Este andaba corretiando por ahí como los demás, pero en un momento vio una torre dispensadora de agua y como si el presionar los botones de esta fuera algo inspirador, el niño se antojó de agua.
Como buen niño se lo compartió a su padre y este miró para ver dicha maquina, pero observó que en la parte superior no había botellón que suministrara agua y le dijo al niño que no podría coger porque no había; yo también miré la torre y en efecto vi que no había botellón, pero vi que por un lado salía una manguera y la asocié con el suministro de agua de esta.

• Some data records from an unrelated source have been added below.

## src/sv/cpr_pkg.sv

```systemverilog
// Shared types, widths and constants for the Cartesian-to-polar pixel remap.
package cpr_pkg;

    localparam int COORD_W      = 12;
    localparam int DIM_W        = 13;
    localparam int COLOR_W      = 24;
    localparam int ROW_W        = 14;
    localparam int OFS_W        = 13;
    localparam int GUARD_BITS   = 8;
    localparam int CORDIC_W     = 24;
    localparam int MAG_W        = CORDIC_W - 1;
    localparam int TURN_W       = 20;
    localparam int ANGLE_W      = 22;
    localparam int ATAN_W       = 18;
    localparam int GAIN_W       = 20;
    localparam int MAG_PROD_W   = MAG_W + GAIN_W;
    localparam int MAG_SHIFT    = 20 + GUARD_BITS;
    localparam int RADIUS_W     = 14;
    localparam int TURN_PROD_W  = TURN_W + DIM_W;
    localparam int MAX_DIM      = 4096;
    localparam int CFG_IDX_W    = 1;

    localparam logic [DIM_W-1:0]  DIM_RESET     = 13'd1024;
    localparam logic [GAIN_W-1:0] INV_GAIN_Q20  = 20'd636751;
    localparam logic [TURN_W-1:0] TURN_QUARTER  = 20'h40000;
    localparam logic [TURN_W-1:0] TURN_HALF     = 20'h80000;
    localparam logic [TURN_W-1:0] TURN_3QUARTER = 20'hC0000;

    typedef enum logic [CFG_IDX_W-1:0] {
        REG_WIDTH  = 1'b0,
        REG_HEIGHT = 1'b1
    } cfg_reg_t;

    typedef struct packed {
        logic                       axis;
        logic [COORD_W-1:0]         axis_radius;
        logic [TURN_W-1:0]          axis_turn;
        logic signed [CORDIC_W-1:0] u;
        logic signed [CORDIC_W-1:0] v;
        logic signed [ANGLE_W-1:0]  z;
        logic [COLOR_W-1:0]         color;
    } cordic_data_t;

    typedef struct packed {
        logic [COORD_W-1:0] dest_col;
        logic [ROW_W-1:0]   dest_row;
        logic [COLOR_W-1:0] dest_color;
        logic               in_range;
    } result_t;

    // Angle of each micro-rotation, atan(2^-i) as a Q20 fraction of a turn.
    function automatic logic [ATAN_W-1:0] atan_turn(input int idx);
        logic [ATAN_W-1:0] val;
        unique case (idx)
            0:       val = 18'd131072;
            1:       val = 18'd77376;
            2:       val = 18'd40884;
            3:       val = 18'd20753;
            4:       val = 18'd10417;
            5:       val = 18'd5213;
            6:       val = 18'd2607;
            7:       val = 18'd1304;
            8:       val = 18'd652;
            9:       val = 18'd326;
            10:      val = 18'd163;
            11:      val = 18'd81;
            12:      val = 18'd41;
            13:      val = 18'd20;
            14:      val = 18'd10;
            15:      val = 18'd5;
            16:      val = 18'd3;
            17:      val = 18'd1;
            18:      val = 18'd1;
            default: val = '0;
        endcase
        return val;
    endfunction

endpackage

```

## src/sv/cpr_cordic_stage.sv

```systemverilog
// One registered CORDIC vectoring micro-rotation.
module cpr_cordic_stage import cpr_pkg::*;
#(
    parameter int STEP = 0
)
(
    input  logic         clk,
    input  logic         rst_n,
    input  logic         en,
    input  logic         in_valid,
    input  cordic_data_t in_data,
    output logic         valid_reg,
    output cordic_data_t data_reg
);

    localparam logic [ANGLE_W-1:0] STEP_ANGLE = ANGLE_W'(atan_turn(STEP));

    logic signed [CORDIC_W-1:0] u_shift;
    logic signed [CORDIC_W-1:0] v_shift;
    cordic_data_t               data_next;

    always_comb
    begin
        u_shift   = in_data.u >>> STEP;
        v_shift   = in_data.v >>> STEP;
        data_next = in_data;
        if (!in_data.v[CORDIC_W-1])
        begin
            data_next.u = in_data.u + v_shift;
            data_next.v = in_data.v - u_shift;
            data_next.z = in_data.z + $signed(STEP_ANGLE);
        end
        else
        begin
            data_next.u = in_data.u - v_shift;
            data_next.v = in_data.v + u_shift;
            data_next.z = in_data.z - $signed(STEP_ANGLE);
        end
    end

    always_ff @(posedge clk or negedge rst_n)
    begin
        if (!rst_n)
        begin
            valid_reg <= 1'b0;
        end
        else if (en)
        begin
            valid_reg <= in_valid;
        end
    end

    always_ff @(posedge clk)
    begin
        if (en)
        begin
            data_reg <= data_next;
        end
    end

endmodule

```

## config.mk

```make
export PLATFORM = sky130hd
export DESIGN_NAME = cpr_cordic_stage
export DESIGN_NICKNAME = d
export VERILOG_FILES = /design/src/sv/cpr_pkg.sv /design/src/sv/cpr_cordic_stage.sv
export SDC_FILE = /design/constraint.sdc
export NUM_CORES = 1
export LEC_CHECK = 0
export ABC_AREA = 1
export ABC_CLOCK_PERIOD_IN_PS = 1200
export BUFFER_PORTS_ARGS = -buffer_cell sky130_fd_sc_hd__buf_2
export CAP_MARGIN = 20
export CORE_MARGIN = 5
export CORE_UTILIZATION = 55
export DETAILED_ROUTE_END_ITERATION = 16
export PLACE_DENSITY = 0.83
export SYNTH_ARGS = -nofsm -noshare
export SYNTH_HDL_FRONTEND = slang
export SYNTH_SLANG_ARGS = --single-unit
```

## constraint.sdc

```tcl
create_clock -name clk -period 1.2 [get_ports clk]
set_input_delay 0.18 -clock clk [delete_from_list [all_inputs] [get_ports clk]]
set_output_delay 0.18 -clock clk [all_outputs]
set_load 0.03 [all_outputs]
```

==> qor.yml, run 1 <==
place:
  place_congestion: 0.934
  port_buffers: 258
  dp.cells: 1840
  dp_hpwl_mm: 27.1
clocking:
  clock_sinks: 127
  clockBufferDepth: 2
  cts_max_level: 4
  cts.root.buffer_cell: "clkbuf_16"
  numCtsBuffers: 17
floorplan:
  die_h_um: 140
  start_util_pct: 56.0
  fp-row-count: 47
  die_w_um: 140
  pin_count: 259
grt:
  grt_max_degree: 45
synthesis:
  synth.net_count: 1424
  synth_edf_count: 126
  yosysSeqAreaShare_pct: 41.0
  syn_avg_cell_area_sq_um: 7.68
  synthArstFlopShare_pct: 0.787
  synthesis.instances: 1208
  yosysUniqueCellTypes: 37
  synth_seq_cells: 127
  netlist_area_sq_um: 9280
  synth-main-ff-cell: "edfxtp_1"
  yosysWarnings: 0
status:
  status: "stopped before the end"
  error: "[ERROR DPL-0038] Utilization greater than 100%, impossible to legalize"
  stop_stage: "global routing"
sta:
  worst_path_end_type: "register input"
  grt_repair_worst_endpoint: "data_reg[65]$_DFFE_PP_/D"
==> cells by family after synthesis <==
family | share of synthesized area, %
muxes | 0.121
DFF | 41.0
buffers and inverters | 11.1
adders and majority gates | 11.8
and+or+nand+nor | 28.0
AOI/OAI and AO/OA | 6.24
xor gates and xnor gates | 1.79
==> repair_timing <==
item,CTS
endpoints found under the setup margin,55
endpoints found under the hold margin,75
pin swaps,123
gates resized for setup,311
buffers inserted,32
hold buffers,75
==> Yosys cell counts (2+ instances only) <==
master	n	area, sq um
nand2_1	397	1490
nand2_2	3	18.8
fa_1	4	80.1
edfxtp_1	126	3780
ha_1	81	1010
o21bai_1	8	60.1
nor2_2	9	56.3
inv_1	211	792
xnor2_1	2	17.5
nand4_1	16	100
o22ai_1	4	25.0
buf_6	6	67.6
buf_2	5	25.0
xor2_1	17	149
o21ai_1	3	15.0
nor2_1	81	304
nand3b_1	3	22.5
a21oi_1	56	280
nor3_1	3	15.0
o21ai_0	35	175
nand3_1	102	510
and2_1	2	12.5
buf_4	16	120
clkbuf_1	4	15.0
or2_2	2	12.5
==> per-stage QoR <==
step	setup slack, ns	area (sq um)
2_1_floorplan	-0.404	10000
3_3_place_gp	-0.989	12700
3_5_place_dp	-0.987	12700
4_1_cts	-0.248	15500
==> run 2: changes to the inputs <==
--- a/config.mk
+++ b/config.mk
@@ -10,9 +10,9 @@
 export BUFFER_PORTS_ARGS = -buffer_cell sky130_fd_sc_hd__buf_2
 export CAP_MARGIN = 20
 export CORE_MARGIN = 5
-export CORE_UTILIZATION = 55
+export CORE_UTILIZATION = 40
 export DETAILED_ROUTE_END_ITERATION = 16
-export PLACE_DENSITY = 0.83
+export PLACE_DENSITY_LB_ADDON = 0.15
 export SYNTH_ARGS = -nofsm -noshare
 export SYNTH_HDL_FRONTEND = slang
 export SYNTH_SLANG_ARGS = --single-unit
==> qor.yml, run 2 <==
status:
  status: "finished with violations"  # was stopped before the end
  violations: "negative setup slack"
detailed_routing:
  viasPerCell: 4.83
  drt-pass1-iter-count: 5
  drt-initial-drc-count: 725
  vias: 9975
  wl_per_cell_um: 16.5
  detail-route-antenna-nets: 0
  drc: 0
  wl_mm: 34.0
pwr:
  p_leak_nw: 7.79
  power_mw: 18.0
  cellPowerDensity_nw_per_um2: 1130
  peakVddDrop_uv: 937
hold_path:
  min_from: "en"
  hold_end: "data_reg[73]$_DFFE_PP_"
  whs_path_depth: 1
  hold_class: "in -> reg"
synthesis:
  synthTopCellsByCount: "nand2_1, inv_1, edfxtp_1, nand3_1"  # unchanged
  yosysSeqAreaShare_pct: 41.0  # unchanged
  synth.net_count: 1424  # unchanged
  yosys-top-cells-area: "edfxtp_1, nand2_1, ha_1"  # unchanged
  yosysWarnings: 0  # unchanged
  synth-main-ff-cell: "edfxtp_1"  # unchanged
  netlist_area_sq_um: 9280  # unchanged
  yosysTopAreaCell: "edfxtp_1"  # unchanged
  yosysUniqueCellTypes: 37  # unchanged
  synth_top_area_share_pct: 40.8  # unchanged
  synthesis.instances: 1208  # unchanged
  synth_seq_cells: 127  # unchanged
  synthArstFlopShare_pct: 0.787  # unchanged
  yosysMostFrequentCell: "nand2_1"  # unchanged
  synth_edf_count: 126  # unchanged
  syn_avg_cell_area_sq_um: 7.68  # unchanged
finish:
  final_util_pct: 70.0
  final_cell_area_sq_um: 15900
  fin_nets: 1953
  largest_reg_flops: 126
  drive_above_1_share_pct: 50.5
  final_cell_mix: "nand2_1, buf_2, buf_4, inv_1, edfxtp_1"
  area_growth_pct: 71.8
  final_cells: 2064
  final_common_cell: "nand2_1"
critical_path:
  path_cells: "buf_6 > inv_6 > ha_4 > fa_2 > inv_2 > nand2_2 > nor3_4 > nor2_1 > nand2_1 > nand2_1 > nand3_1 > nand2_1"
  arrival_ns: 1.68
  critPathMaxFanout: 3
  critPathRequiredTime_ns: 1.37
  path_delay_family: "simple AND/OR/NAND/NOR gates"
  regToRegSetupSlack_ns: 0.44
  reg2reg_from: "valid_reg$_DFFE_PN0P_"
  critical_path_buf_inv_count: 3
  cp_slowest_stage_delay_ns: 0.44
  start_kind: "input pin"
  crit_type: "in -> reg"
  r2r-end: "valid_reg$_DFFE_PN0P_"
  crit_path_end_kind: "flip-flop"
  worst_path_max_delay_cell: "fa_2"
  reg2regPathDepth: 1
  cp_common_cell: "nand2_1"
sta:
  fmax_mhz: 662
  fin_tns_setup_ns: -8.46
  min_period_over_period_pct: 126
  hold_viol_final: 0
  slew_headroom_pct: 79.2
  holdWs_ns: 0.0714
  tightestPinTransition_ns: 0.312
  slew_violations: 0
  clock_skew_ns: 0
  rsz0062_at_grt: "yes"
  worst_slack_ns: -0.312
  finalSetupViolations: 44
  fin_crit_ns: 1.51
place:
  place_area_sq_um: 12800  # was 12700 sq um
  place_congestion: 0.940  # was 0.934
  dp.cells: 1914  # was 1840
  port_buffers: 258  # unchanged
  dp_slack_ns: -0.892  # was -0.987 ns
  dp_hpwl_mm: 26.0  # was 27.1 mm
grt:
  grt-ovfl-total: 0
  grt_pass1_vias: 9881
  grt_max_degree: 54
  antenna_found_initial: 0
  grt_pass1_wl_mm: 51.4
  grt_use_total_pct: 24.8
floorplan:
  fp-row-count: 55  # was 47
  pin_count: 259  # unchanged
  die_h_um: 162  # was 140 um
  design.core.area_sq_um: 22800
  die_w_um: 162  # was 140 um
  fp.dieArea_sq_um: 26400
  start_util_pct: 40.8  # was 56.0%
clocking:
  cts_tree: "yes"
  cts_max_level: 4  # unchanged
  clockBufferDepth: 2  # unchanged
  cts.root.buffer_cell: "clkbuf_16"  # unchanged
  clk_latency_ns: 0.40
  clock_sinks: 127  # unchanged
  clkTransAtPathRegs_ns: 0.06
  numCtsBuffers: 17  # unchanged
run:
  maxCapViolCount: 0
## run 2: cell counts after synthesis
No cell type changed its count.
## run 2: kinds of logic (layout without fill, tap and decap cells)
kind of cell             count (synthesis)  in the layout  share of synthesized area (%)
AND/OR/NAND/NOR                        623            623                           28.0
buffers and inverters                  244            786                           11.1
flip-flops                             127            127                           41.0
AO/OA/AOI/OAI                          109            109                           6.24
adder cells (fa/ha/maj)                 85             85                           11.8
XOR/XNOR                                19             19                           1.79
multiplexers                             1              1                          0.121
other                                    0              1                              0
## run 2: power breakdown
part / switching, mW / internal, mW
Clock: 2.05 / 3.52
Sequential: 0.143 / 5.45
Combinational: 4.05 / 2.77
## run 2: worst max path at each step
stage / start / end / depth (start not counted) / slack, ns
after floorplan: in_data[46] / data_reg[56]$_DFFE_PP_ / 11 / -0.40
after global placement: in_data[63] / data_reg[88]$_DFFE_PP_ / 12 / -0.88
after detailed placement: in_data[64] / data_reg[69]$_DFFE_PP_ / 11 / -0.89
after CTS: in_data[46] / data_reg[64]$_DFFE_PP_ / 14 / -0.26
after global routing: in_data[46] / data_reg[64]$_DFFE_PP_ / 14 / -0.37
final: in_data[70] / data_reg[88]$_DFFE_PP_ / 12 / -0.31
## run 2: routing by layer
| layer | vias up | global-route usage [%] | wire length, um |
|---|---|---|---|
| li1 | 4904 | - | - |
| met1 | 4654 | 28.9 | 13200 |
| met2 | 363 | 44.8 | 17500 |
| met3 | 54 | 5.47 | 2330 |
| met4 | 0 | 9.11 | 1010 |
| met5 | - | 0 | 0 |
## run 2: final cells by class
cell class	instances	area (sq um)
diodes	1	2.50
clock buffers	18	429
clock inverters	14	203
fillers	1789	6830
inverters	213	865
multi-input cells	837	6120
flip-flops and latches	127	3810
well taps	313	392
repair buffers	541	4130
## run 2: what timing repair did
item | CTS | global route
setup endpoints to repair | 48 | 64
setup buffers | 21 | 20
resized for setup | 255 | 172
pin swaps | 132 | 82
hold buffers | 76 | 0
hold endpoints to repair | 76 | 0
(Power assumes the default switching activity.)
==> run 3: changes to the inputs <==
--- a/config.mk
+++ b/config.mk
@@ -5,10 +5,8 @@
 export SDC_FILE = /design/constraint.sdc
 export NUM_CORES = 1
 export LEC_CHECK = 0
-export ABC_AREA = 1
 export ABC_CLOCK_PERIOD_IN_PS = 1200
 export BUFFER_PORTS_ARGS = -buffer_cell sky130_fd_sc_hd__buf_2
-export CAP_MARGIN = 20
 export CORE_MARGIN = 5
 export CORE_UTILIZATION = 40
 export DETAILED_ROUTE_END_ITERATION = 16
==> qor.yml, run 3 <==
critical_path:
  critPathRequiredTime_ns: 1.36  # was 1.37 ns
  reg2regPathDepth: 1  # unchanged
  critPathLaunch: "in_data[70]"  # unchanged
  arrival_ns: 2.51  # was 1.68 ns
  path_cells: "buf_12 > inv_12 > ha_4 > fa_2 > nor2b_4 > o2111a_1 > o311a_1 > a2bb2oi_2 > a2111o_1 > a211oi_2 > mux2i_1 > xor2_1"  # was buf_6 > inv_6 > ha_4 > fa_2 > inv_2 > nand2_2 > nor3_4 > nor2_1 > nand2_1 > nand2_1 > nand3_1 > nand2_1
  cp_slowest_stage_delay_ns: 0.45  # was 0.44 ns
  regToRegSetupSlack_ns: 0.44  # about the same
  endpoint: "data_reg[92]$_DFFE_PP_"  # was data_reg[88]$_DFFE_PP_
  crit_path_end_kind: "flip-flop"  # unchanged
  worst_path_max_delay_cell: "a2111o_1"  # was fa_2
  reg2reg_from: "valid_reg$_DFFE_PN0P_"  # unchanged
  start_kind: "input pin"  # unchanged
  critPathMaxFanout: 2  # was 3
  crit_type: "in -> reg"  # unchanged
  r2r-end: "valid_reg$_DFFE_PN0P_"  # unchanged
pwr:
  p_clk_share_pct: 28.8  # was 31.0%
  peakVddDrop_uv: 869  # was 937 uV
  power_mw: 17.7  # was 18.0 mW
  p_switching_mw: 6.20  # was 6.24 mW
  swShare_pct: 35.1  # was 34.7%
  cellPowerDensity_nw_per_um2: 1180  # was 1130 nW/um^2
  seq_power_share_pct: 32.3  # was 31.1%
  p_leak_nw: 6.71  # was 7.79 nW
  cellInternalPower_mw: 11.5  # was 11.7 mW
  power_frac_comb_pct: 38.9  # was 37.9%
synthesis:
  synth.net_count: 971  # was 1424
  synthTopCellsByCount: "edfxtp_1, ha_1, a21oi_1, inv_1, nor2_1"  # was nand2_1, inv_1, edfxtp_1, nand3_1
  synthArstFlopShare_pct: 0.787  # unchanged
  yosysTopAreaCell: "edfxtp_1"  # unchanged
  yosys-top-cells-area: "edfxtp_1, ha_1, a21oi_1"  # was edfxtp_1, nand2_1, ha_1
  synthesis.instances: 755  # was 1208
  yosysSeqAreaShare_pct: 47.4  # was 41.0%
  synth_top_area_share_pct: 47.1  # was 40.8%
  syn_avg_cell_area_sq_um: 10.6  # was 7.68 sq um
  netlist_area_sq_um: 8040  # was 9280 sq um
  yosysWarnings: 0  # unchanged
  yosysUniqueCellTypes: 68  # was 37
  synth_seq_cells: 127  # unchanged
  yosysMostFrequentCell: "edfxtp_1"  # was nand2_1
  synth-main-ff-cell: "edfxtp_1"  # unchanged
  synth_edf_count: 126  # unchanged
run:
  maxCapViolCount: 0  # unchanged
finish:
  final_common_cell: "buf_4"  # was nand2_1
  final_util_pct: 76.0  # was 70.0%
  fin_nets: 1581  # was 1953
  final_cell_mix: "buf_4, buf_2, edfxtp_1, dlygate4sd3_1, ha_1"  # was nand2_1, buf_2, buf_4, inv_1, edfxtp_1
  fill_cells: 1280  # was 1789
  multi_input_area_sq_um: 5140  # was 6120 sq um
  final_cells: 1646  # was 2064
  final_cell_area_sq_um: 14900  # was 15900 sq um
  largest_reg_flops: 126  # unchanged
  drive_above_1_share_pct: 57.4  # was 50.5%
  area_growth_pct: 85.7  # was 71.8%
  regArea_sq_um: 3810  # unchanged
sta:
  rsz0062_at_grt: "yes"  # unchanged
  tightestPinTransition_ns: 0.584  # was 0.312 ns
  hold_viol_final: 0  # unchanged
  holdWs_ns: 0.0657  # was 0.0714 ns
  slew_headroom_pct: 60.7  # was 79.2%
  fmax_mhz: 425  # was 662 MHz
  finalSetupViolations: 49  # was 44
  worst_slack_ns: -1.15  # was -0.312 ns
  fin_crit_ns: 2.35  # was 1.51 ns
  clock_skew_ns: 0  # unchanged
  min_period_over_period_pct: 196  # was 126%
  slew_violations: 0  # unchanged
  fin_tns_setup_ns: -33.72  # was -8.46 ns
detailed_routing:
  drc: 0  # unchanged
  drt-pass1-iter-count: 5  # unchanged
  drt-initial-drc-count: 647  # was 725
  wl_per_cell_um: 20.5  # was 16.5 um
  viasPerCell: 5.20  # was 4.83
  vias: 8562  # was 9975
  detail-route-antenna-nets: 0  # unchanged
  wl_mm: 33.8  # was 34.0 mm
floorplan:
  pin_count: 259  # unchanged
  fp.dieArea_sq_um: 23000  # was 26400 sq um
  fp-row-count: 51  # was 55
  die_h_um: 152  # was 162 um
  die_w_um: 152  # was 162 um
  design.core.area_sq_um: 19700  # was 22800 sq um
  start_util_pct: 40.9  # was 40.8%
grt:
  grt_use_total_pct: 27.1  # was 24.8%
  grt_max_degree: 28  # was 54
  antenna_found_initial: 2  # was 0
  grt-ovfl-total: 0  # unchanged
  grt_pass1_wl_mm: 47.5  # was 51.4 mm
  grt_pass1_vias: 8761  # was 9881
clocking:
  cts.root.buffer_cell: "clkbuf_16"  # unchanged
  numCtsBuffers: 17  # unchanged
  clk_latency_ns: 0.41  # was 0.40 ns
  clock_sinks: 127  # unchanged
  cts_max_level: 4  # unchanged
  cts_tree: "yes"  # unchanged
  clockBufferDepth: 2  # unchanged
  clkTransAtPathRegs_ns: 0.06  # about the same
place:
  place_area_sq_um: 12100  # was 12800 sq um
  place_congestion: 0.979  # was 0.940
  dp_hpwl_mm: 23.1  # was 26.0 mm
  dp.cells: 1488  # was 1914
  dp_slack_ns: -1.61  # was -0.892 ns
  port_buffers: 258  # unchanged
hold_path:
  hold_class: "in -> async"  # was in -> reg
status:
  violations: "negative setup slack"  # unchanged
  status: "finished with violations"  # unchanged
[run 3: changes by cell type in the layout (fill, tap and decap cells not counted), sizes merged, moves of 11 or more]
cell   change
xor2      -11
nor2b     +12
a21oi     +20
nor2      -36
inv      -132
a31oi     +12
nand3     -93
buf       +82
nand2    -372
xnor2     +40
a21o      +19
[run 3: repair_timing]
item	in CTS	in global routing
setup endpoints to repair	49	67
resized for setup	145	132
pin swaps	87	73
buffers inserted	36	20
endpoints found under the hold margin	76	0
hold buffers	76	0
[run 3: cell families (layout without fill, tap and decap cells)]
family                     after synthesis  count (layout)  synth area share, %
AOI/OAI and AO/OA                      224             224                 18.0
and+or+nand+nor                        152             152                 9.15
DFF                                    127             127                 47.4
buffers and inverters                  108             731                 5.26
adders and majority gates               85              85                 13.6
xor gates and xnor gates                48              48                 5.23
muxes                                   11              11                 1.40
other                                    0               3                    0
[run 3: how the worst min path moves through the flow]
stage                                  to  slack (ns)  cells after the start
finish              valid_reg$_DFFE_PN0P_        0.07                      2
global placement    valid_reg$_DFFE_PN0P_       -0.05                      1
CTS                 valid_reg$_DFFE_PN0P_        0.06                      2
floorplan           valid_reg$_DFFE_PN0P_       -0.12                      0
global route        valid_reg$_DFFE_PN0P_        0.06                      2
detailed placement  valid_reg$_DFFE_PN0P_       -0.04                      1
[run 3: power groups by stage]
stage	Combinational, mW	Sequential, mW	Clock, mW
finish	6.87	5.72	5.10
global route	7.26	5.75	5.38
CTS	6.33	5.66	5.05
detailed placement	5.52	5.75	0
global placement	5.48	5.74	0
floorplan	2.14	6.80	0
[run 3: area by class of cell]
| cell class | instances | area share [%] |
|---|---|---|
| Clock buffer | 17 | 2.85 |
| Tap cell | 265 | 2.22 |
| Antenna cell | 3 | 0.0503 |
| Clock inverter | 15 | 0.997 |
| Timing Repair Buffer | 621 | 31.3 |
| Multi-Input combinational cell | 520 | 34.5 |
| Inverter | 78 | 2.65 |
| Sequential cell | 127 | 25.5 |
[run 3: critical path, delay by kind of cell]
family | cells | cell delay [ns]
compound gates | 5 | 1.47
fa+ha+maj | 2 | 0.37
xor+xnor | 1 | 0.17
buf+inv | 2 | 0.15
mux | 1 | 0.13
simple gates | 1 | 0.05
[run 3: metal layers]
layer	track usage (%)	vias to the layer above	share of wire, %
li1	-	3960	-
met1	32.3	4052	37
met2	47.0	442	50
met3	5.68	108	8.4
met4	12.2	0	4.5
met5	0	-	0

El niño siguió insistiendo, y le decía al padre que si había agua, la madre intervino, pensando que tal vez tenía mas autoridad, diciendo lo mismo que el señor, pero el niño ya se encontraba a medio camino con vaso en mano. El señor papá se levantó se su asiento para ir por el niño, quizá queriendo evitar un daño, pero cuando llegó, el niño ya tenía en sus manos un vaso lleno de agua fría; el papá miro medio indignado pero como si nada volvió a su silla.

Yo creo que no fue solo capricho, en los genes del niño está grabado el que las maquinas funcionen de forma mas compleja que un dispensador de botellón.
Si, uno crece y se apendeja ( no hay otra manera para decirlo).